From the data below, copy each line that includes the word "stalled".

_ _ _ _ _ _ _

--- src/pwlcs_pkg.sv ---
// shared types and constants for the piecewise linear curve sampler
`default_nettype none

package pwlcs_pkg;

  localparam int unsigned MAX_POINTS_DEF  = 16;
  localparam int unsigned VALUE_WIDTH_DEF = 16;
  // proportion is unsigned Q1.16, saturating at 1.0
  localparam int unsigned FRAC_BITS       = 16;
  localparam int unsigned DIV_CNT_W       = $clog2(FRAC_BITS);

  typedef enum logic {
    OP_WRITE  = 1'b0,
    OP_SAMPLE = 1'b1
  } pwlcs_op_e;

  typedef enum logic [2:0] {
    ST_IDLE,
    ST_SCAN,
    ST_DIV,
    ST_MUL,
    ST_OUT
  } pwlcs_state_e;

  typedef struct packed {
    logic wr;
    logic start;
    logic scan_step;
    logic scan_stop;
    logic mul;
    logic load_out;
  } pwlcs_cmd_t;

  typedef struct packed {
    logic scan_more;
    logic need_div;
    logic div_done;
  } pwlcs_sts_t;

endpackage

`default_nettype wire

--- src/pwlcs_div.sv ---
// restoring divider giving the Q0.16 proportion num / den, one bit a cycle
`default_nettype none

module pwlcs_div
  import pwlcs_pkg::*;
#(
  parameter int unsigned W = VALUE_WIDTH_DEF
) (
  input  wire logic                 clk_i,
  input  wire logic                 rst_ni,
  input  wire logic                 start_i,
  input  wire logic [W-1:0]         num_i,
  input  wire logic [W-1:0]         den_i,
  output logic      [FRAC_BITS-1:0] quo_o,
  output logic                      done_o
);

  logic                 busy_q;
  logic [DIV_CNT_W-1:0] cnt_q;
  logic [W-1:0]         rem_q;
  logic [W-1:0]         den_q;
  logic [FRAC_BITS-1:0] quo_q;
  logic [W:0]           shifted;
  logic [W+1:0]         diff;

  // remainder stays below den, so the doubled value fits in W+1 bits
  always_comb begin
    shifted = {rem_q, 1'b0};
    diff    = {1'b0, shifted} - {2'b00, den_q};
  end

  always_ff @(posedge clk_i or negedge rst_ni) begin
    if (!rst_ni) begin
      busy_q <= 1'b0;
      cnt_q  <= '0;
    end else if (start_i) begin
      busy_q <= 1'b1;
      cnt_q  <= '0;
    end else if (busy_q) begin
      cnt_q <= cnt_q + 1'b1;
      if (cnt_q == DIV_CNT_W'(FRAC_BITS - 1)) begin
        busy_q <= 1'b0;
      end
    end
  end

  always_ff @(posedge clk_i) begin
    if (start_i) begin
      rem_q <= num_i;
      den_q <= den_i;
    end else if (busy_q) begin
      rem_q <= diff[W+1] ? shifted[W-1:0] : diff[W-1:0];
      quo_q <= {quo_q[FRAC_BITS-2:0], ~diff[W+1]};
    end
  end

  assign quo_o  = quo_q;
  assign done_o = busy_q && (cnt_q == DIV_CNT_W'(FRAC_BITS - 1));

endmodule

`default_nettype wire

--- src/pwlcs_ctrl.sv ---
// sequencer for write and sample requests and the output register handshake
`default_nettype none

module pwlcs_ctrl
  import pwlcs_pkg::*;
(
  input  wire logic       clk_i,
  input  wire logic       rst_ni,
  input  wire logic       in_valid_i,
  input  wire logic       opcode_i,
  input  wire logic       out_stall_i,
  input  wire pwlcs_sts_t sts_i,
  output logic            in_stall_o,
  output logic            out_valid_o,
  output pwlcs_cmd_t      cmd_o
);

  pwlcs_state_e state_q, state_d;
  logic         out_valid_q;
  logic         out_free;
  logic         in_take;

  assign out_free = !out_valid_q || !out_stall_i;
  assign in_take  = (state_q == ST_IDLE) && in_valid_i;

  always_comb begin
    state_d = state_q;
    case (state_q)
      ST_IDLE: begin
        if (in_valid_i && (opcode_i == OP_SAMPLE)) begin
          state_d = ST_SCAN;
        end
      end
      ST_SCAN: begin
        if (!sts_i.scan_more) begin
          state_d = sts_i.need_div ? ST_DIV : ST_MUL;
        end
      end
      ST_DIV: begin
        if (sts_i.div_done) begin
          state_d = ST_MUL;
        end
      end
      ST_MUL: begin
        state_d = ST_OUT;
      end
      ST_OUT: begin
        if (out_free) begin
          state_d = ST_IDLE;
        end
      end
      default: begin
        state_d = ST_IDLE;
      end
    endcase
  end

  always_comb begin
    cmd_o           = '0;
    cmd_o.wr        = in_take && (opcode_i == OP_WRITE);
    cmd_o.start     = in_take && (opcode_i == OP_SAMPLE);
    cmd_o.scan_step = (state_q == ST_SCAN) && sts_i.scan_more;
    cmd_o.scan_stop = (state_q == ST_SCAN) && !sts_i.scan_more;
    cmd_o.mul       = (state_q == ST_MUL);
    cmd_o.load_out  = (state_q == ST_OUT) && out_free;
  end

  always_ff @(posedge clk_i or negedge rst_ni) begin
    if (!rst_ni) begin
      state_q     <= ST_IDLE;
      out_valid_q <= 1'b0;
    end else begin
      state_q <= state_d;
      if (cmd_o.load_out) begin
        out_valid_q <= 1'b1;
      end else if (!out_stall_i) begin
        out_valid_q <= 1'b0;
      end
    end
  end

  assign in_stall_o  = (state_q != ST_IDLE);
  assign out_valid_o = out_valid_q;

endmodule

`default_nettype wire

--- src/pwlcs_dpath.sv ---
// point table, scan registers, interpolation arithmetic and result register
`default_nettype none

module pwlcs_dpath
  import pwlcs_pkg::*;
#(
  parameter int unsigned MAX_POINTS  = MAX_POINTS_DEF,
  parameter int unsigned VALUE_WIDTH = VALUE_WIDTH_DEF
) (
  input  wire logic                                clk_i,
  input  wire logic                                rst_ni,
  input  wire pwlcs_cmd_t                          cmd_i,
  output pwlcs_sts_t                               sts_o,
  input  wire logic                                cfg_valid_i,
  input  wire logic [$clog2(MAX_POINTS+1)-1:0]     cfg_data_i,
  input  wire logic [$clog2(MAX_POINTS)-1:0]       point_index_i,
  input  wire logic signed [VALUE_WIDTH-1:0]       point_x_i,
  input  wire logic signed [VALUE_WIDTH-1:0]       point_y_i,
  input  wire logic signed [VALUE_WIDTH-1:0]       sample_x_i,
  output logic signed [VALUE_WIDTH-1:0]            y_value_o
);

  localparam int unsigned IDX_W = $clog2(MAX_POINTS);
  localparam int unsigned CNT_W = $clog2(MAX_POINTS + 1);
  localparam int unsigned VW    = VALUE_WIDTH;
  localparam int unsigned PW    = FRAC_BITS + 1;
  localparam int unsigned MW    = VW + FRAC_BITS + 2;

  // table entries pack y above x
  logic [2*VW-1:0] mem_q [MAX_POINTS];

  logic [CNT_W-1:0]       count_q;
  logic [CNT_W-1:0]       n_act;
  logic [CNT_W-1:0]       last_full;
  logic [IDX_W-1:0]       last;
  logic [IDX_W-1:0]       idx_q;
  logic [IDX_W-1:0]       rd_addr;
  logic                   rd_en;
  logic                   wr_ok;
  logic [2*VW-1:0]        rd_q;
  logic [2*VW-1:0]        prev_q;
  logic signed [VW-1:0]   sx_q;
  logic signed [VW-1:0]   x_cur, y_cur, x_lo, y_lo;
  logic signed [VW:0]     num, den;
  logic                   need_div;
  logic signed [VW-1:0]   yl_q;
  logic signed [VW:0]     dy_q;
  logic [PW-1:0]          prop_q;
  logic                   div_q;
  logic [PW-1:0]          prop_mul;
  logic signed [MW-1:0]   prod_q;
  logic signed [MW-1:0]   prod_sh;
  logic signed [VW-1:0]   y_q;
  logic [FRAC_BITS-1:0]   quo;
  logic                   div_done;

  // point count of zero acts as one, anything above the table as the table size
  always_comb begin
    if (count_q == '0) begin
      n_act = CNT_W'(1);
    end else if (count_q > CNT_W'(MAX_POINTS)) begin
      n_act = CNT_W'(MAX_POINTS);
    end else begin
      n_act = count_q;
    end
    last_full = n_act - 1'b1;
    last      = last_full[IDX_W-1:0];
  end

  always_ff @(posedge clk_i or negedge rst_ni) begin
    if (!rst_ni) begin
      count_q <= CNT_W'(1);
    end else if (cfg_valid_i) begin
      count_q <= cfg_data_i;
    end
  end

  assign wr_ok   = ({1'b0, point_index_i} < (IDX_W+1)'(MAX_POINTS));
  assign rd_en   = cmd_i.start || cmd_i.scan_step;
  assign rd_addr = cmd_i.start ? '0 : idx_q + 1'b1;

  always_ff @(posedge clk_i) begin
    if (cmd_i.wr && wr_ok) begin
      mem_q[point_index_i] <= {point_y_i, point_x_i};
    end
    if (rd_en) begin
      rd_q <= mem_q[rd_addr];
    end
  end

  always_comb begin
    x_cur = rd_q[VW-1:0];
    y_cur = rd_q[2*VW-1:VW];
    x_lo  = prev_q[VW-1:0];
    y_lo  = prev_q[2*VW-1:VW];
    num   = {sx_q[VW-1], sx_q} - {x_lo[VW-1], x_lo};
    den   = {x_cur[VW-1], x_cur} - {x_lo[VW-1], x_lo};
    // only a proportion strictly inside (0, 1) needs the divider
    need_div = (idx_q != '0) && (den > 0) && (num > 0) && (num < den);
  end

  assign sts_o.scan_more = (idx_q < last) && (x_cur < sx_q);
  assign sts_o.need_div  = need_div;
  assign sts_o.div_done  = div_done;

  always_ff @(posedge clk_i) begin
    if (cmd_i.start) begin
      sx_q  <= sample_x_i;
      idx_q <= '0;
    end else if (cmd_i.scan_step) begin
      prev_q <= rd_q;
      idx_q  <= idx_q + 1'b1;
    end
    if (cmd_i.scan_stop) begin
      if (idx_q == '0) begin
        yl_q   <= y_cur;
        dy_q   <= '0;
        prop_q <= '0;
        div_q  <= 1'b0;
      end else begin
        yl_q   <= y_lo;
        dy_q   <= {y_cur[VW-1], y_cur} - {y_lo[VW-1], y_lo};
        prop_q <= ((den <= 0) || (num >= den)) ? {1'b1, {FRAC_BITS{1'b0}}} : '0;
        div_q  <= need_div;
      end
    end
    if (cmd_i.mul) begin
      prod_q <= $signed({1'b0, prop_mul}) * dy_q;
    end
    if (cmd_i.load_out) begin
      y_q <= yl_q + prod_sh[VW-1:0];
    end
  end

  assign prop_mul = div_q ? {1'b0, quo} : prop_q;
  // arithmetic shift floors toward minus infinity
  assign prod_sh  = prod_q >>> FRAC_BITS;

  pwlcs_div #(
    .W (VW)
  ) u_div (
    .clk_i   (clk_i),
    .rst_ni  (rst_ni),
    .start_i (cmd_i.scan_stop && need_div),
    .num_i   (num[VW-1:0]),
    .den_i   (den[VW-1:0]),
    .quo_o   (quo),
    .done_o  (div_done)
  );

  assign y_value_o = y_q;

endmodule

`default_nettype wire

--- src/piecewise_linear_curve_sampler.sv ---
// top level of the piecewise linear curve sampler
//
//   channel  direction  handshake                 payload
//   in       request    in_valid_i / in_stall_o   opcode, point_index, point_x, point_y, sample_x
//   out      result     out_valid_o / out_stall_i y_value
//   cfg      write      cfg_valid_i / cfg_ready_o point_count
//
// a write request is taken while idle; a sample keeps the input stalled from acceptance
// until the next request can be taken: it steps through the points scanned via the
// single table read port, runs the bit-serial divider when the proportion lies
// strictly between 0 and 1, then does one multiply and one add.
// reset leaves the table contents undefined and sets the point count to one.
// a held result only stalls the sequencer once the next result is ready to load.
`default_nettype none

module piecewise_linear_curve_sampler
  import pwlcs_pkg::*;
#(
  parameter int unsigned MAX_POINTS  = MAX_POINTS_DEF,
  parameter int unsigned VALUE_WIDTH = VALUE_WIDTH_DEF
) (
  input  wire logic                                clk_i,
  input  wire logic                                rst_ni,
  input  wire logic                                in_valid_i,
  output logic                                     in_stall_o,
  input  wire logic                                opcode_i,
  input  wire logic [$clog2(MAX_POINTS)-1:0]       point_index_i,
  input  wire logic signed [VALUE_WIDTH-1:0]       point_x_i,
  input  wire logic signed [VALUE_WIDTH-1:0]       point_y_i,
  input  wire logic signed [VALUE_WIDTH-1:0]       sample_x_i,
  output logic                                     out_valid_o,
  input  wire logic                                out_stall_i,
  output logic signed [VALUE_WIDTH-1:0]            y_value_o,
  input  wire logic                                cfg_valid_i,
  output logic                                     cfg_ready_o,
  input  wire logic [$clog2(MAX_POINTS+1)-1:0]     cfg_data_i
);

  pwlcs_cmd_t cmd;
  pwlcs_sts_t sts;

  assign cfg_ready_o = 1'b1;

  pwlcs_ctrl u_ctrl (
    .clk_i       (clk_i),
    .rst_ni      (rst_ni),
    .in_valid_i  (in_valid_i),
    .opcode_i    (opcode_i),
    .out_stall_i (out_stall_i),
    .sts_i       (sts),
    .in_stall_o  (in_stall_o),
    .out_valid_o (out_valid_o),
    .cmd_o       (cmd)
  );

  pwlcs_dpath #(
    .MAX_POINTS  (MAX_POINTS),
    .VALUE_WIDTH (VALUE_WIDTH)
  ) u_dpath (
    .clk_i         (clk_i),
    .rst_ni        (rst_ni),
    .cmd_i         (cmd),
    .sts_o         (sts),
    .cfg_valid_i   (cfg_valid_i),
    .cfg_data_i    (cfg_data_i),
    .point_index_i (point_index_i),
    .point_x_i     (point_x_i),
    .point_y_i     (point_y_i),
    .sample_x_i    (sample_x_i),
    .y_value_o     (y_value_o)
  );

  // a sample request keeps the input side busy in the following cycle
  a_sample_busy : assert property (@(posedge clk_i) disable iff (!rst_ni)
    (in_valid_i && !in_stall_o && (opcode_i == OP_SAMPLE)) |=> in_stall_o)
    else $error("sample accepted but input not stalled");

  // a write request never produces a result
  a_write_silent : assert property (@(posedge clk_i) disable iff (!rst_ni)
    (in_valid_i && !in_stall_o && (opcode_i == OP_WRITE) && !out_valid_o) |=> !out_valid_o)
    else $error("result raised by a write request");

  // a new result only appears at the end of a sample's work
  a_result_from_work : assert property (@(posedge clk_i) disable iff (!rst_ni)
    $rose(out_valid_o) |-> $past(in_stall_o))
    else $error("result raised while idle");

endmodule

`default_nettype wire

_ _ _ _ _ _ _

### TASK RESULT
// a write request is taken while idle; a sample keeps the input stalled from acceptance
    else $error("sample accepted but input not stalled");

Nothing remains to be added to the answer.